### Input for this task
+===+
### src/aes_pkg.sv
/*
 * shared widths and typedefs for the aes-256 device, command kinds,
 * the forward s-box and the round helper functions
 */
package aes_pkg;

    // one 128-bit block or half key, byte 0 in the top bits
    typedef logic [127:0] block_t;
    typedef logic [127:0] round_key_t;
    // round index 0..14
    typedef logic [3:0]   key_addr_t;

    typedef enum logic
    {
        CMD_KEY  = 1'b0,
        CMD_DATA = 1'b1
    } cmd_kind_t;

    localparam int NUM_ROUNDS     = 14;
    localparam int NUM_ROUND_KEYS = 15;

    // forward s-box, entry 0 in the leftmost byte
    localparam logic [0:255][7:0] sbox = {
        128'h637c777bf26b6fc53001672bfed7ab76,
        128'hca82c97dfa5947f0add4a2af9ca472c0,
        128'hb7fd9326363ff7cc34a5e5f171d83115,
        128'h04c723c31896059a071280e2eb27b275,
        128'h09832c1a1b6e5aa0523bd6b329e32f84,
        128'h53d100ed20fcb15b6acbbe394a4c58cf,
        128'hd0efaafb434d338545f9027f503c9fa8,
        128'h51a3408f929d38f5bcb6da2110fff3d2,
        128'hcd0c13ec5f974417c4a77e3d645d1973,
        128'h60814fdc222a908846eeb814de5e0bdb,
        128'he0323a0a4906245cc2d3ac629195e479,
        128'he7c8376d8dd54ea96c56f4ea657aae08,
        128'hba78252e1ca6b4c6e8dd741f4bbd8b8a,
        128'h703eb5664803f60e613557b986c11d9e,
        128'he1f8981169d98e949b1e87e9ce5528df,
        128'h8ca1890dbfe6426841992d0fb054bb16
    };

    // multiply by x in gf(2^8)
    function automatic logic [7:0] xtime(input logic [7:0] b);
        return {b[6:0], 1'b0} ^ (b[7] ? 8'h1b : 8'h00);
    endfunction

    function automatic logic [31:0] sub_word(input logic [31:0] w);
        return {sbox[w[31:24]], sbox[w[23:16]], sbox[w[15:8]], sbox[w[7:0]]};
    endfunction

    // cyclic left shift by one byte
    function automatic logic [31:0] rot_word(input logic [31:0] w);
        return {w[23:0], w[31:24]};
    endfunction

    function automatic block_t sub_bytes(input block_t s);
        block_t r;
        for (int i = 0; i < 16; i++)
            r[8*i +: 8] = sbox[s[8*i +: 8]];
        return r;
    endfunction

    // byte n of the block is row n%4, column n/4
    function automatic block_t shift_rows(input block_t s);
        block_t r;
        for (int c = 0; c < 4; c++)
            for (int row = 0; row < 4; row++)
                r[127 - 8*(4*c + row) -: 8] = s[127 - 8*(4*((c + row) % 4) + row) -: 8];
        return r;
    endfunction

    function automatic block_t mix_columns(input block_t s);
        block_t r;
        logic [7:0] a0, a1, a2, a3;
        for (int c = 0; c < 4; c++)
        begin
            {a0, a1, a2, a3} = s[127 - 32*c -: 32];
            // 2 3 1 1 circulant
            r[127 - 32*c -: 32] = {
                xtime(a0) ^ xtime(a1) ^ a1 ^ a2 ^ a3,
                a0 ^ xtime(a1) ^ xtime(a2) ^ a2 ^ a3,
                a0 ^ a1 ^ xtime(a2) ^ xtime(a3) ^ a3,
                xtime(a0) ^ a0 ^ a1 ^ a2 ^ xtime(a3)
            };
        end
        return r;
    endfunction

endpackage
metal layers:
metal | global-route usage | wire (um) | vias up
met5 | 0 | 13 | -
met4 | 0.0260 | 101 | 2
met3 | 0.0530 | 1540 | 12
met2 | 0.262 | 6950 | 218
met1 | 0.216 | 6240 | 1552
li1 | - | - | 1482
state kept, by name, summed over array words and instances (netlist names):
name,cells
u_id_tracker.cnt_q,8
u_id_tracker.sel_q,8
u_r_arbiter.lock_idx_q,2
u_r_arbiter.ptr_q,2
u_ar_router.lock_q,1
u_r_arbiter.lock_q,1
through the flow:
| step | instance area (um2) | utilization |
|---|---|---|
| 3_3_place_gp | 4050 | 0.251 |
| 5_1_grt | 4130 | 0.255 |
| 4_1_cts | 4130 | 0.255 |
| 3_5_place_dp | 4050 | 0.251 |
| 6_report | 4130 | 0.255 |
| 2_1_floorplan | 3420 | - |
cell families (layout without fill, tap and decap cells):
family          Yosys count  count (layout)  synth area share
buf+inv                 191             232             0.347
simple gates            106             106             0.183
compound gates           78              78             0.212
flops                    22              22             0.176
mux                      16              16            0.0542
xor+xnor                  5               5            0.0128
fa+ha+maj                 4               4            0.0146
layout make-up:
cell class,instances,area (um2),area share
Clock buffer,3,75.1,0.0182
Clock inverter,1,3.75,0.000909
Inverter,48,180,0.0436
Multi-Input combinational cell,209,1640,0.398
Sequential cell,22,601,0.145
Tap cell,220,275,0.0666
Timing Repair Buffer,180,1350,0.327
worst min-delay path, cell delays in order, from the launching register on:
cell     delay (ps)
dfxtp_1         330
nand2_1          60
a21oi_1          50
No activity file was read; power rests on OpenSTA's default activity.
+===+
Which lines of the data contain the string "metal"? Copy each one.

metal layers:
metal | global-route usage | wire (um) | vias up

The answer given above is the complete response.